PB230
Intermediate Statistics and Research Methods for Psychological and Behavioural Science
This information is for the 2022/23 session.
Teacher responsible
To be confirmed
Availability
This course is compulsory on the BSc in Psychological and Behavioural Science. This course is not available as an outside option nor to General Course students.
Pre-requisites
Students must have completed Statistics and Research Methods for Psychological and Behavioural Science (PB130).
Course content
This course aims to provide students with integrated core knowledge and skills in contemporary research and analysis methods in psychological and behavioural science. Specific core methodological tools for preregistering and collecting data will be presented in lectures, selected to reflect parallel theoretical issues raised in PB200 Biological Psychology, PB201 Cognitive Psychology, PB202 Developmental Psychology, PB204 Social Psychology: Individuals, Groups and Culture, and PB205 Individual Differences and Why They Matter.

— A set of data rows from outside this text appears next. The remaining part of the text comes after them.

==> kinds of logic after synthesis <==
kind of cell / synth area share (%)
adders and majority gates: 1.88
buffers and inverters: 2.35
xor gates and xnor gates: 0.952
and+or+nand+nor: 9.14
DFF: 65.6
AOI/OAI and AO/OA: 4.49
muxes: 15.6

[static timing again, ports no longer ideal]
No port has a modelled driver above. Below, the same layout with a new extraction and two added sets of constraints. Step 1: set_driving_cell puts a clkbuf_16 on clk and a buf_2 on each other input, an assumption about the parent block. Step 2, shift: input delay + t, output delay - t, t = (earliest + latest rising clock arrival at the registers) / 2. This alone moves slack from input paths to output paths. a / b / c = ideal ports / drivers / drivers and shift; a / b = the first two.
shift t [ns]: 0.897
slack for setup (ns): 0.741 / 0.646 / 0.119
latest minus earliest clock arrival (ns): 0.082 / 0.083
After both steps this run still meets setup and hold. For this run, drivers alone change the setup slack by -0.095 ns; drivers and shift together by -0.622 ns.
Source: an optimization exercise on an open RTL-to-GDS flow (aim: small area, a short achievable clock period and few clock cycles). Production flows keep margins and buffers that such runs may drop. Function was checked by simulation only, so behaviour that the tests miss may differ from the original. Power is estimated from default activity; no workload was simulated.

<file path="flow/design.v">
module l1ado_core (
    input  wire        clk,
    input  wire        rst,         
    input  wire        ld_we,
    input  wire [7:0]  ld_addr,
    input  wire [7:0]  ld_data,
    input  wire [7:0]  mem_raddr,
    output wire [7:0]  mem_rdata,
    input  wire        start,
    input  wire [7:0]  start_pc,
    input  wire        cap_en,
    input  wire [15:0] cap,
    output reg         busy,
    output reg         done,
    output reg  [1:0]  reason,      
    output wire [7:0]  pc,
    output wire [7:0]  acc,
    output wire [15:0] icount,
    output wire        in_req,
    input  wire        in_valid,
    input  wire [7:0]  in_data,
    output wire        out_valid,
    output wire [7:0]  out_data
);
    localparam [1:0] R_HALTED = 2'd1, R_CAPPED = 2'd2, R_FAULT = 2'd3;
    localparam [1:0] P_FETCH = 2'd0, P_EXEC = 2'd1, P_POST = 2'd2;
    localparam [1:0] M_ADD = 2'd0, M_SUB = 2'd1, M_NAND = 2'd2;
    reg [7:0]  mem [0:255];
    reg [7:0]  pc_r, a_r, op_r, ad_r, rs_r, rm_r, en_r;
    reg [1:0]  mode_r;
    reg [1:0]  phase;
    reg [3:0]  idx;
    reg        skip_post;
    reg [15:0] cycles;
    reg [15:0] cap_r;
    reg        cap_en_r;
    function [4:0] uop_of;
        input [7:0] op;
        input [3:0] i;
        reg [4:0] s0, s1, s2, s3, s4, s5, s6, s7, s8, s9;
        begin
            {s0, s1, s2, s3, s4, s5, s6, s7, s8, s9} = {10{5'd0}};
            case (op)
                8'h00: {s0, s1, s2} = {5'd1, 5'd13, 5'd3};
                8'h10: {s0, s1, s2} = {5'd1, 5'd13, 5'd2};
                8'h11: {s0, s1, s2, s3} = {5'd18, 5'd1, 5'd13, 5'd2};
                8'h12: {s0, s1, s2, s3} = {5'd19, 5'd1, 5'd13, 5'd2};
                8'h20: {s0, s1, s2, s3} = {5'd10, 5'd1, 5'd13, 5'd12};
                8'h21: {s0, s1, s2, s3} = {5'd11, 5'd1, 5'd13, 5'd12};
                8'h22: {s0, s1, s2, s3} = {5'd17, 5'd1, 5'd13, 5'd12};
                8'h40: {s0, s1, s2, s3, s4, s5} = {5'd1, 5'd13, 5'd6, 5'd7, 5'd13, 5'd3};
                8'h41: {s0, s1, s2, s3, s4, s5} = {5'd1, 5'd13, 5'd6, 5'd7, 5'd13, 5'd9};
                8'h48: {s0, s1, s2, s3, s4, s5} = {5'd1, 5'd13, 5'd6, 5'd7, 5'd4, 5'd14};
                8'h49: {s0, s1, s2, s3, s4, s5, s6} = {5'd1, 5'd13, 5'd6, 5'd7, 5'd16, 5'd8, 5'd14};
                8'h60: {s0, s1, s2, s3, s4, s5, s6} = {5'd10, 5'd1, 5'd13, 5'd6, 5'd7, 5'd13, 5'd12};
                8'h61: {s0, s1, s2, s3, s4, s5, s6} = {5'd11, 5'd1, 5'd13, 5'd6, 5'd7, 5'd13, 5'd12};
                8'h62: {s0, s1, s2, s3, s4, s5, s6} = {5'd17, 5'd1, 5'd13, 5'd6, 5'd7, 5'd13, 5'd12};
                8'hC0: {s0, s1, s2, s3, s4, s5, s6, s7, s8} =
                       {5'd1, 5'd13, 5'd6, 5'd7, 5'd13, 5'd6, 5'd7, 5'd13, 5'd3};
                8'hC1: {s0, s1, s2, s3, s4, s5, s6, s7, s8} =
                       {5'd1, 5'd13, 5'd6, 5'd7, 5'd13, 5'd6, 5'd7, 5'd13, 5'd9};
                8'hC8: {s0, s1, s2, s3, s4, s5, s6, s7, s8} =
                       {5'd1, 5'd13, 5'd6, 5'd7, 5'd13, 5'd6, 5'd7, 5'd4, 5'd14};
                8'hC9: {s0, s1, s2, s3, s4, s5, s6, s7, s8, s9} =
                       {5'd1, 5'd13, 5'd6, 5'd7, 5'd13, 5'd6, 5'd7, 5'd16, 5'd8, 5'd14};
                8'hE0: {s0, s1, s2, s3, s4, s5, s6, s7, s8, s9} =
                       {5'd10, 5'd1, 5'd13, 5'd6, 5'd7, 5'd13, 5'd6, 5'd7, 5'd13, 5'd12};
                8'hE1: {s0, s1, s2, s3, s4, s5, s6, s7, s8, s9} =
                       {5'd11, 5'd1, 5'd13, 5'd6, 5'd7, 5'd13, 5'd6, 5'd7, 5'd13, 5'd12};
                8'hE2: {s0, s1, s2, s3, s4, s5, s6, s7, s8, s9} =
                       {5'd17, 5'd1, 5'd13, 5'd6, 5'd7, 5'd13, 5'd6, 5'd7, 5'd13, 5'd12};
                default: ;
            endcase
            case (i)
                4'd0: uop_of = s0;
                4'd1: uop_of = s1;
                4'd2: uop_of = s2;
                4'd3: uop_of = s3;
                4'd4: uop_of = s4;
                4'd5: uop_of = s5;
                4'd6: uop_of = s6;
                4'd7: uop_of = s7;
                4'd8: uop_of = s8;
                4'd9: uop_of = s9;
                default: uop_of = 5'd0;
            endcase
        end
    endfunction
    function [4:0] fetch_uop;
        input [3:0] i;
        case (i[1:0])
            2'd0: fetch_uop = 5'd1;
            2'd1: fetch_uop = 5'd13;
            2'd2: fetch_uop = 5'd5;
            default: fetch_uop = 5'd15;
        endcase
    endfunction
    reg [4:0] uop;
    always @(*) begin
        uop = 5'd0;
        if (busy) begin
            if (phase == P_FETCH)
                uop = fetch_uop(idx);
            else if (phase == P_EXEC)
                uop = uop_of(op_r, idx);
        end
    end
    wire known_op = (uop_of(op_r, 4'd0) != 5'd0);
    wire last_step = (uop_of(op_r, idx + 4'd1) == 5'd0);
    reg [7:0] alu_y;
    always @(*) begin
        case (mode_r)
            M_ADD:   alu_y = a_r + rm_r;
            M_SUB:   alu_y = a_r - rm_r;
            default: alu_y = ~(a_r & rm_r);
        endcase
    end
    wire [7:0] mem_at_rs = mem[rs_r];
    wire       in_wait   = (uop == 5'd16) && !in_valid;
    wire       abort     = ((uop == 5'd18) && !a_r[7]) || ((uop == 5'd19) && (a_r != 8'd0));
    wire [7:0]  pc_post     = skip_post ? pc_r : pc_r + 8'd1;
    wire [15:0] cycles_next = cycles + 16'd1;
    always @(posedge clk) begin
        if (!busy && ld_we)
            mem[ld_addr] <= ld_data;
        else if (uop == 5'd14)
            mem[rs_r] <= rm_r;
    end
    always @(posedge clk) begin
        if (rst) begin
            busy      <= 1'b0;
            done      <= 1'b0;
            reason    <= 2'd0;
            phase     <= P_FETCH;
            idx       <= 4'd0;
            skip_post <= 1'b0;
            cycles    <= 16'd0;
            cap_r     <= 16'd0;
            cap_en_r  <= 1'b0;
            pc_r      <= 8'd0;
            a_r       <= 8'd0;
            op_r      <= 8'd0;
            ad_r      <= 8'd0;
            rs_r      <= 8'd0;
            rm_r      <= 8'd0;
            en_r      <= 8'd0;
            mode_r    <= M_ADD;
        end else if (!busy) begin
            if (start) begin
                busy     <= 1'b1;
                done     <= 1'b0;
                reason   <= 2'd0;
                phase    <= P_FETCH;
                idx      <= 4'd0;
                cycles   <= 16'd0;
                cap_r    <= cap;
                cap_en_r <= cap_en;
                pc_r     <= start_pc;
                a_r      <= 8'd0;
            end
        end else begin
            case (uop)
                5'd1:  rs_r   <= pc_r;
                5'd2:  pc_r   <= rm_r;
                5'd3:  a_r    <= rm_r;
                5'd4:  rm_r   <= a_r;
                5'd5:  op_r   <= rm_r;
                5'd6:  ad_r   <= rm_r;
                5'd7:  rs_r   <= ad_r;
                5'd8:  rm_r   <= en_r;
                5'd10: mode_r <= M_ADD;
                5'd11: mode_r <= M_SUB;
                5'd12: a_r    <= alu_y;
                5'd13: rm_r   <= mem_at_rs;
                5'd15: pc_r   <= pc_r + 8'd1;
                5'd16: if (in_valid) en_r <= in_data;
                5'd17: mode_r <= M_NAND;
                default: ;
            endcase
            case (phase)
                P_FETCH: begin
                    if (idx == 4'd0 && cap_en_r && cycles >= cap_r) begin
                        busy   <= 1'b0;
                        done   <= 1'b1;
                        reason <= R_CAPPED;
                    end else if (idx == 4'd3) begin
                        if (!known_op) begin
                            busy   <= 1'b0;
                            done   <= 1'b1;
                            reason <= R_FAULT;
                        end else begin
                            phase     <= P_EXEC;
                            idx       <= 4'd0;
                            skip_post <= 1'b0;
                        end
                    end else begin
                        idx <= idx + 4'd1;
                    end
                end
                P_EXEC: begin
                    if (!in_wait) begin
                        if (uop == 5'd2)
                            skip_post <= 1'b1;
                        if (abort || last_step)
                            phase <= P_POST;
                        else
                            idx <= idx + 4'd1;
                    end
                end
                default: begin  
                    pc_r   <= pc_post;
                    cycles <= cycles_next;
                    phase  <= P_FETCH;
                    idx    <= 4'd0;
                    if (pc_post == 8'd0) begin
                        busy   <= 1'b0;
                        done   <= 1'b1;
                        reason <= R_HALTED;
                    end
                end
            endcase
        end
    end
    assign mem_rdata = mem[mem_raddr];
    assign pc        = pc_r;
    assign acc       = a_r;
    assign icount    = cycles;
    assign in_req    = (uop == 5'd16);
    assign out_valid = (uop == 5'd9);
    assign out_data  = rm_r;
endmodule
</file>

This course presents conceptual and practical knowledge on the range of tools available to the psychological/behavioural scientist. In particular, this course will examine current controversies and new developments in research methods in psychology and behavioural science. The overall goal of the course is to learn to think critically about how psychological and behavioural science is conducted, how conclusions are drawn, and how data are appropriately analysed considering intermediate issues such as measurement error and clustering. We will cover both methodological and statistical issues that affect the validity of research in psychology, with an emphasis on psychological and behavioural sciences. We will also discuss the recent controversy in psychology about the replicability of scientific results and preregistration of both quantitative and qualitative research. The course also instructs students in the use of quantitative data collection methods, including surveys, experiments, assessment tools, and computerised tasks. It also covers principles and issues involved in the analysis of quantitative data, including the importance of transparency in data analysis and reporting.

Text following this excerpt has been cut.